Tyra Karn, an archivist in the Iron Temple, sends the Guardian to Mars to find a terminal and download information pertaining to the SIVA virus, as the most brilliant scientists of the Golden Age would gather there at Clovis Bray to research SIVA and how it could be used. After completing this task, the Guardian returns to Earth and travels deep within the Plaguelands to the tomb of the Iron Lords, the heart of the SIVA virus, where it's produced. Inside the tomb, the Guardian engages the SIVA-reanimated corpses of Iron Lords Felwinter, Gheleon, and Jolder. After defeating the former Lords, Ghost initiates a self-destruct sequence inside the tomb. The Guardian escapes before detonation and seals it, destroying what remained of SIVA inside and taking the Fallen's ability to make more. After returning to the Iron Temple, Saladin rewards the Guardian with a sword only used by Iron Lords, and the Guardian becomes the first of a new generation in this legendary faction.

The Guardian then talks to Shiro-4, who informs the Guardian that the mastermind behind the SIVA Crisis, Aksis, Archon Prime, dwells inside the Cosmodrome Wall. This prompts a fireteam of Guardians to infiltrate the Wall ("Wrath of the Machine" raid). Inside the Wall, they are confronted by Vosik, the Archpriest, a Siege Engine, and finally, Aksis, who has infected himself with SIVA to the point where he is more machine than Fallen. After a long battle, the Guardians finally assassinate Aksis and end the SIVA threat once and for all.

The events of Destiny 2 follow.

==Development==
Rise of Iron was officially confirmed by Bungie on February 11, 2016, as a new, large expansion to be released in fall 2016; they also confirmed a full sequel to Destiny to release in 2017. The title, as well as some details of the expansion, was confirmed on June 9, 2016. Rise of Iron was only released on PlayStation 4 and Xbox One; Destiny director Christopher Barrett justified the decision, acknowledging that 90% of Destiny players used the PlayStation 4 and Xbox One versions, and that Bungie had gotten to a point where "to continue to add new stuff, we would start to have to take things away. And so, we really wanted to make sure Rise of Iron is the best experience possible."

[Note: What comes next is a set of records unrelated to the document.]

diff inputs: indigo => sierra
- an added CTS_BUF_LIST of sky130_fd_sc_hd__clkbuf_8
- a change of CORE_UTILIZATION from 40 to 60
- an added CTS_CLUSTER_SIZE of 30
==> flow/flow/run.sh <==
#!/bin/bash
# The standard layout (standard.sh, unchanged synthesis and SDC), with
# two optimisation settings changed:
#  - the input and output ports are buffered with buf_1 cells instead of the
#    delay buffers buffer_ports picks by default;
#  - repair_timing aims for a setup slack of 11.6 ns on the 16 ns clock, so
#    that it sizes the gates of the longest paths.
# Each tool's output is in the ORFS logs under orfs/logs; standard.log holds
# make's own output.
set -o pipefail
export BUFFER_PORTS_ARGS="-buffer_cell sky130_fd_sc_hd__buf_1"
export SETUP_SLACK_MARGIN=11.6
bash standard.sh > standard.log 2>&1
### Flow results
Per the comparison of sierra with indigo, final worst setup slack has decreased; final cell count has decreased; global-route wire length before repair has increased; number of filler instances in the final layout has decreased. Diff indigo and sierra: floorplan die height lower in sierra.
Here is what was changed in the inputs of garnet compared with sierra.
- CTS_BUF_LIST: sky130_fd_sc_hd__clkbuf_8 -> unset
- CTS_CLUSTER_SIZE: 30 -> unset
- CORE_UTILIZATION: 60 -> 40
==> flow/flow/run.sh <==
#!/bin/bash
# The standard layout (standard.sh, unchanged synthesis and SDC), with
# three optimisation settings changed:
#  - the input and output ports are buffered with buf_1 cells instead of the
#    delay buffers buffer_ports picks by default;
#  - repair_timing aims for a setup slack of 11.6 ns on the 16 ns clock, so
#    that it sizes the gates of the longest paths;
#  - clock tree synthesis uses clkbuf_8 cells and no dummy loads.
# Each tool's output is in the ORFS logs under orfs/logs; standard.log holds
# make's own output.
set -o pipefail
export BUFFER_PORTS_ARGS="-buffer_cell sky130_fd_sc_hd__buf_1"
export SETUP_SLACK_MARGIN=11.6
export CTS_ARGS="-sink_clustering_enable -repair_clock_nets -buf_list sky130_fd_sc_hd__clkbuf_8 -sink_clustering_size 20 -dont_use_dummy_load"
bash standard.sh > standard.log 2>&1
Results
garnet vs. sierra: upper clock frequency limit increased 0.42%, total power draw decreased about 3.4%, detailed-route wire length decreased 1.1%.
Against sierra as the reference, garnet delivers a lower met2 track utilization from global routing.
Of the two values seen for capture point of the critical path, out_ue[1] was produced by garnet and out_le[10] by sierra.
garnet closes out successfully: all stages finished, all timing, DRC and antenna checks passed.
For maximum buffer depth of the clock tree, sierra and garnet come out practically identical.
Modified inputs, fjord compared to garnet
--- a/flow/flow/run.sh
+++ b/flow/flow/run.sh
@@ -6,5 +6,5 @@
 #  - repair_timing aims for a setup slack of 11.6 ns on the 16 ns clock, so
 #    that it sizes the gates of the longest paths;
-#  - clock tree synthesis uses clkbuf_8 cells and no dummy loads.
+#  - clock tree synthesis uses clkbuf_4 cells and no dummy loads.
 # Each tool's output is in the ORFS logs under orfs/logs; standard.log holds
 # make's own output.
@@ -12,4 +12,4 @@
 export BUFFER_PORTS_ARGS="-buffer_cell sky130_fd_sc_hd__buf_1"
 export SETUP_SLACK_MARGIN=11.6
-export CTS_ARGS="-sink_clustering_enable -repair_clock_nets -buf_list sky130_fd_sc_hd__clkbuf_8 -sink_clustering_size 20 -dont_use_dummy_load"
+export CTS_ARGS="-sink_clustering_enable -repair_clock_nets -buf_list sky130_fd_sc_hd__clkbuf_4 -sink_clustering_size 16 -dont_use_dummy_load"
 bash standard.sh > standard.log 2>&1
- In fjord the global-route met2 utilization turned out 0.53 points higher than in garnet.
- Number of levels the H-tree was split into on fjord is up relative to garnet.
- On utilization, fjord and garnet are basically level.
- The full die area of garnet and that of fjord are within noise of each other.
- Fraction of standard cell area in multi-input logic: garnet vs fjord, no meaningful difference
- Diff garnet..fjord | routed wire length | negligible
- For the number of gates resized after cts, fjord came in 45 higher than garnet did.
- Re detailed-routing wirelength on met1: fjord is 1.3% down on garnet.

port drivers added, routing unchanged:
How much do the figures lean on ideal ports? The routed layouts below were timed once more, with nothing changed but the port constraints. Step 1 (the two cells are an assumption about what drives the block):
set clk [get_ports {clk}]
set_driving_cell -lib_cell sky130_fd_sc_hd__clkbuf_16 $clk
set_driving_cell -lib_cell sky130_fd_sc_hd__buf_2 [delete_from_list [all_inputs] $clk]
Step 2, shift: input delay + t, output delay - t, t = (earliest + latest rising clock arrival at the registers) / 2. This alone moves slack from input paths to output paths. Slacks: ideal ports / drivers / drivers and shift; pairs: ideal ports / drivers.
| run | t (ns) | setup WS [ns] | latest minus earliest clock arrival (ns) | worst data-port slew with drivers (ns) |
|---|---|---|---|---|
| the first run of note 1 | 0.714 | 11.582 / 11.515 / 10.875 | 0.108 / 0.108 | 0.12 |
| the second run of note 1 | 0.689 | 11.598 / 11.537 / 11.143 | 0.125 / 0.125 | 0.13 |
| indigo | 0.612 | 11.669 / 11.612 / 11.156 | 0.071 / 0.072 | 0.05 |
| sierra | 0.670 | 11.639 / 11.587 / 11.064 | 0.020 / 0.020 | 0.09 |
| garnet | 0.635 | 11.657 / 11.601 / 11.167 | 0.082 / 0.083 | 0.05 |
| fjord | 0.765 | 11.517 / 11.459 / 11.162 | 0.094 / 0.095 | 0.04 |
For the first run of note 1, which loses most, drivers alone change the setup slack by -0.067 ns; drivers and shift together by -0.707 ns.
What follows belongs to an exercise in optimizing a design on an open flow for small area; a production flow would make more cautious choices.
Only simulation tests tie the RTL to the original design; equivalence was not proved.

==> trial 64 <==
// zmr8_fltch
module zmr8_fltch (
    input  wire        clk,
    input  wire        rst,             
    input  wire [3:0]  pkt,             
    input  wire        pkt_ovr,         
    input  wire        clamp_i,         
    input  wire        sync,            
    input  wire [1:0]  cfg_preset,      
    input  wire [1:0]  cfg_rank,        
    input  wire [23:0] cfg_calg,        
    input  wire [23:0] cfg_calo,        
    input  wire [1:0]  cfg_then,        
    input  wire [1:0]  cfg_th0_mode,
    input  wire [23:0] cfg_th0_level,
    input  wire [15:0] cfg_th0_hyst,    
    input  wire [15:0] cfg_th0_dur,
    input  wire [1:0]  cfg_th1_mode,
    input  wire [23:0] cfg_th1_level,
    input  wire [15:0] cfg_th1_hyst,
    input  wire [15:0] cfg_th1_dur,
    output reg         out_valid,
    output reg  [23:0] out_value,
    output reg         out_ovr,
    output reg         out_disturb,
    output reg         out_settling,
    output reg         out_clamped,
    output wire [1:0]  th_active,
    output reg  [1:0]  th_rise,
    output reg  [1:0]  th_fall,
    output reg  [15:0] th0_count,
    output reg  [15:0] th1_count
);
    localparam H = 27;                  
    function [56:0] f_add;
        input [55:0] a;
        input [55:0] b;
        input        ci;
        integer i;
        reg c;
        begin
            c = ci;
            for (i = 0; i < 56; i = i + 1) begin
                f_add[i] = a[i] ^ b[i] ^ c;
                c = (a[i] & b[i]) | (c & (a[i] ^ b[i]));
            end
            f_add[56] = c;
        end
    endfunction
    function [16:0] f_inc;
        input [15:0] a;
        input        ci;
        integer i;
        reg c;
        begin
            c = ci;
            for (i = 0; i < 16; i = i + 1) begin
  ...
==> flow/config.mk <==
export PLATFORM = sky130hd
export DESIGN_NAME = zmr8_fltch
export DESIGN_NICKNAME = zmr8_fltch
export VERILOG_FILES = /design/flow/design.v
export SDC_FILE = /design/flow/constraint.sdc
export NUM_CORES = 4
export LEC_CHECK = 0
export ABC_AREA = 1
export CAP_MARGIN = 20
export CORE_MARGIN = 2
export CORE_UTILIZATION = 75
export PLACE_DENSITY = 0.85
export SLEW_MARGIN = 20
export SYNTH_HIERARCHICAL = 1
==> flow/constraint.sdc <==
create_clock -name core_clock -period 20.0 [get_ports {clk}]
set_input_delay 4.0000 -clock core_clock [delete_from_list [all_inputs] [get_ports {clk}]]
set_output_delay 4.0000 -clock core_clock [all_outputs]
set_load 0.01 [all_outputs]
standard.sh (not shown) runs the stock make flow with config.mk's settings and CLKGATE_MAP_FILE= SYNTH_SCRIPT=/design/flow/synth_recipe.tcl, a recipe that flattens the netlist after the stock synthesis.
==> flow/flow/run.sh <==
#!/bin/bash
# Layout: the standard flow (standard.sh, its synthesis unchanged), with
# two changes: the port buffers are the smallest buffer (buf_1), and clock
# tree synthesis uses large sink clusters on clkbuf_16 leaf buffers and
# inserts no dummy loads. The tools' output goes to standard.log and to the
# ORFS logs under orfs/logs.
export BUFFER_PORTS_ARGS="-buffer_cell sky130_fd_sc_hd__buf_1"
export CTS_ARGS="-sink_clustering_enable -repair_clock_nets -buf_list {sky130_fd_sc_hd__clkbuf_16} -sink_clustering_size 28 -sink_clustering_max_diameter 80 -dont_use_dummy_load"
bash standard.sh > standard.log 2>&1
==> inputs of trial 30, as changes to trial 64 <==
--- a/flow/design.v
+++ b/flow/design.v
@@ -85,48 +85,42 @@
             c = 1'b1;
             for (i = 0; i < 26; i = i + 1)
                 c = (a[i] & ~b[i]) | (c & (a[i] | ~b[i]));
             f_geu = c;
         end
     endfunction
-    function f_meet;
+    function [16:0] f_det;
         input [23:0] y;
         input [1:0]  mode;
         input [23:0] lev;
         input [15:0] hys;
+        input [15:0] dur;
         input        st;
-        reg        m3, sub_h, neg, ge;
+        input [15:0] run;
+        input        en;
+        input        fire;
+        reg        m3, sub_h, neg, ge, meet, done;
         reg [18:0] hx;
         reg [56:0] th, zz;
         reg [26:0] t_ext, z;
+        reg [16:0] r1;
         begin
             m3    = (mode == 2'd3);
             sub_h = st & !m3;
             hx    = st ? ({3'b000, hys} ^ {19{sub_h}}) : 19'd0;
             th    = f_add({39'd0, lev[23:7]}, {37'd0, hx}, sub_h);
             t_ext = {th[18], th[18:0], lev[6:0]};
             neg   = (mode == 2'd2) || ((mode == 2'd0 || m3) && y[23]);
             zz    = f_add({29'd0, {3{y[23]}}, y}, {29'd0, t_ext ^ {27{!neg}}}, !neg);
             z     = zz[26:0];
             ge    = neg ? (z[26] | (z == 27'd0)) : !z[26];
-            f_meet = ge ^ st ^ m3;
-        end
-    endfunction
-    function [16:0] f_run;
-        input        meet;
-        input [15:0] dur;
-        input [15:0] run;
-        input        en;
-        input        fire;
-        reg        done;
-        reg [16:0] r1;
-        begin
+            meet  = ge ^ st ^ m3;
             r1    = f_inc(run, 1'b1);
             done  = f_geu({10'd0, r1[15:0]}, {10'd0, dur});    
-            f_run[16]   = en & fire & meet & done;
-            f_run[15:0] = !en ? 16'd0 :
+            f_det[16]   = en & fire & meet & done;
+            f_det[15:0] = !en ? 16'd0 :
                           !fire ? run :
                           (!meet || done) ? 16'd0 : r1[15:0];
         end
     endfunction
     reg [1:0]  preset_q;
     reg [1:0]  rank_q;
@@ -172,13 +166,12 @@
     wire [9:0]  ph_inc = ph_i[9:0];
     wire [9:0] pm = ph & dec_mask;      
     wire dec_now = !restart && (pm == dec_mask);
     reg        run;                     
     wire       lowp = run && !restart && (pm[9:5] == 5'd0);
     wire [4:0] p = pm[4:0];
-    wire       lowd = run && (pm[9:5] == 5'd0);    
     always @(posedge clk) begin
         if (restart) begin
             ph  <= 10'd0;
             run <= 1'b0;
         end else begin
             ph  <= ph_inc;
@@ -314,26 +307,28 @@
     wire [26:0] d = wl;
     wire [3:0]  bi = p[3:0];
     wire [25:0] g_ext = {1'b0, calg_q, 1'b0};
     wire [2:0]  bdig = {g_ext[2*bi+2], g_ext[2*bi+1], g_ext[2*bi]};
     wire [55:0] r_cal = {calg_q[23] ? {{5{d[26]}}, d} : 32'd0, 2'b00, ~d[26], {21{d[26]}}};
     reg [55:0] a_op, b_op;
-    reg        b_inv;
+    reg        b_inv, acc_en;
     always @(*) begin
-        a_op   = acc;
-        b_op   = 56'd0;
+        acc_en = lowp;
+        a_op   = {{3{acc[55]}}, acc[55:3]};
+        b_op   = w_ext;
         b_inv  = 1'b0;
-        if (lowd) case (p)
-            5'd5:  begin a_op = r_scale; b_op = w_ext; end
-            5'd6:  a_op = {{2{acc[55]}}, acc[55:2]};
-            5'd7:  begin a_op = {{2{acc[55]}}, acc[55:2]}; b_op = w_ext; b_inv = 1'b1; end
-            5'd8, 5'd10, 5'd12, 5'd13:
-                   begin a_op = {{3{acc[55]}}, acc[55:3]}; b_op = w_ext; end
-            5'd9, 5'd11:
-                   begin a_op = {{3{acc[55]}}, acc[55:3]}; b_op = w_ext; b_inv = 1'b1; end
-            5'd14: begin
+        case (p)
+            5'd5:  a_op = r_scale;
+            5'd6:  begin a_op = {{4{acc[55]}}, acc[55:4]}; b_inv = 1'b1; end
+            5'd7:  ;
+            5'd8:  b_inv = 1'b1;
+            5'd9:  ;
+            5'd10: b_inv = 1'b1;
+            5'd11: ;
+            5'd12: ;
+            5'd13: begin
                 a_op  = {{30{code[25]}}, code};
                 b_op  = {{32{calo_q[23]}}, calo_q};
                 b_inv = 1'b1;
             end
             5'd16, 5'd17, 5'd18, 5'd19, 5'd20, 5'd21,
             5'd22, 5'd23, 5'd24, 5'd25, 5'd26, 5'd27: begin
@@ -342,26 +337,26 @@
                 case (bdig)
                     3'b001, 3'b010, 3'b101, 3'b110: b_op = {{29{d[26]}}, d};
                     3'b011, 3'b100:                 b_op = {{28{d[26]}}, d, 1'b0};
                     default:                        b_op = 56'd0;
                 endcase
             end
-            default: ;
+            default: acc_en = 1'b0;
         endcase
     end
     wire [55:0] b_x = b_op ^ {56{b_inv}};
     wire [33:0] sum_lo;
     wire        c_lo;
     wire [21:0] sum_h0, sum_h1;
     wire [56:0] sal = f_add({22'd0, a_op[33:0]}, {22'd0, b_x[33:0]}, b_inv);
     assign {c_lo, sum_lo} = sal[34:0];
     zmr8_add22 u_ah0 (.a(a_op[55:34]), .b(b_x[55:34]), .ci(1'b0), .s(sum_h0));
     zmr8_add22 u_ah1 (.a(a_op[55:34]), .b(b_x[55:34]), .ci(1'b1), .s(sum_h1));
     wire [55:0] acc_nx = {c_lo ? sum_h1 : sum_h0, sum_lo};
     always @(posedge clk) begin
-        acc <= acc_nx;
+        if (acc_en) acc <= acc_nx;
     end
     reg  [25:0] v1, v2, v3, v4;
     reg  b12, b13, b14, b23, b24, b34;
     wire [25:0] x0 = acc[25:0];
     wire [25:0] x0f = {~x0[25], x0[24:0]};
     wire x_le1, x_le2, x_le3, x_le4;
@@ -383,13 +378,13 @@
             med = (r0_5 == 3'd2) ? x0 : (r1_5 == 3'd2) ? v1 :
                   (r2_5 == 3'd2) ? v2 : (r3_5 == 3'd2) ? v3 : v4;
         end else begin
             med = x0;
         end
     end
-    wire med_step = lowp && (p == 5'd15);
+    wire med_step = lowp && (p == 5'd14);
     always @(posedge clk) begin
         if (med_step) begin
             v1 <= x0; v2 <= v1; v3 <= v2; v4 <= v3;
             b12 <= x_le1; b13 <= x_le2; b14 <= x_le3;
             b23 <= b12;   b24 <= b13;   b34 <= b23;
         end
@@ -430,22 +425,14 @@
     reg         st0, st1;
     reg  [15:0] run0, run1;
     wire        fire = out_now && !settling_now;
     wire [1:0]  t_rise, t_fall;
     wire [15:0] run0_n, run1_n, cnt0_n, cnt1_n;
     wire        cnt0_sat, cnt1_sat;
-    reg  meet0, meet1;
-    wire sel1 = !p[0];                  
-    wire m_sh = f_meet(y_out, sel1 ? mode1_q : mode0_q, sel1 ? lev1_q : lev0_q,
-                       sel1 ? hys1_q : hys0_q, sel1 ? st1 : st0);
-    always @(posedge clk) begin
-        if (lowp && p == 5'd29) meet0 <= m_sh;
-        if (lowp && p == 5'd30) meet1 <= m_sh;
-    end
-    wire [16:0] det0 = f_run(meet0, dur0_q, run0, then_q[0], fire);
-    wire [16:0] det1 = f_run(meet1, dur1_q, run1, then_q[1], fire);
+    wire [16:0] det0 = f_det(y_out, mode0_q, lev0_q, hys0_q, dur0_q, st0, run0, then_q[0], fire);
+    wire [16:0] det1 = f_det(y_out, mode1_q, lev1_q, hys1_q, dur1_q, st1, run1, then_q[1], fire);
     assign {t_rise[0], run0_n} = det0;
     assign {t_rise[1], run1_n} = det1;
     wire [16:0] cn0 = f_inc(th0_count, 1'b1);
     wire [16:0] cn1 = f_inc(th1_count, 1'b1);
     assign {cnt0_sat, cnt0_n} = cn0;
     assign {cnt1_sat, cnt1_n} = cn1;
==> flow/run.sh (new file) <==
#!/bin/bash
# synth_recipe.tcl (not shown) runs the flow's synth.tcl, then flattens the netlist and writes it again
# the make line also repeats each setting of config.mk as NAME=value (left out here)
make -C /OpenROAD-flow-scripts/flow DESIGN_CONFIG=/design/flow/config.mk WORK_HOME=/design/flow/orfs CLKGATE_MAP_FILE= SYNTH_SCRIPT=/design/flow/synth_recipe.tcl finish
Settings changed: CORE_UTILIZATION 75 to 40, PLACE_DENSITY 0.85 to default.
removed: flow/flow/run.sh
removed: flow/standard.sh
==> out/results.tsv <==
metric	value	unit
status	timing/DRC/antenna clean	
switching_share	35.04	%
tritoncts.num_buffers	47	
top_layer	met5	
n_tap_cell	940	
synth_nets	5864	
grt_max_degree	92	
worstMarginPinSlew	1.039	ns
die_height	269.3	um
the above is filed under trial 64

Beginning with the release of Rise of Iron, all future content and updates to Destiny are only available for the PlayStation 4 and Xbox One versions, and certain online features are no longer available to "legacy" PlayStation 3 and Xbox 360 consoles—including limited-time events and modes (such as Iron Banner), the ability to purchase premium microtransaction currency and items, certain features in the Destiny companion mobile app, and the automatic synchronization of character data between versions of Destiny for legacy and current-generation consoles within the same family (PS3 and PS4, or Xbox 360 and Xbox One). As of August 2016, save data from PS3/360 versions of Destiny are no longer synchronized with the PS4/XB1 versions, and remains separate. Players have the ability to manually "upgrade" accounts from the PS3 and Xbox 360 versions for use on the PlayStation 4 and Xbox One versions of Destiny respectively. Legacy consoles received their last update on July 26, 2016.

==Release==
Rise of Iron was released on September 20, 2016, nearly two years after the launch of Destiny. It began Year Three of Destinys life cycle. Rise of Iron is available as paid downloadable content to owners of Destiny and its three existing expansions, The Dark Below, House of Wolves, and The Taken King, and is priced at US$30—US$10 more than the first two expansions individually but US$10 less than The Taken King. Rise of Iron is also available as part of a new SKU of Destiny known as "Destiny: The Collection", which features the game and all downloadable content up to and including Rise of Iron. Like The Taken King, players who purchase Rise of Iron receive an item called Spark of Light that boosts one new character to level 40, the minimum level needed to play Rise of Irons content.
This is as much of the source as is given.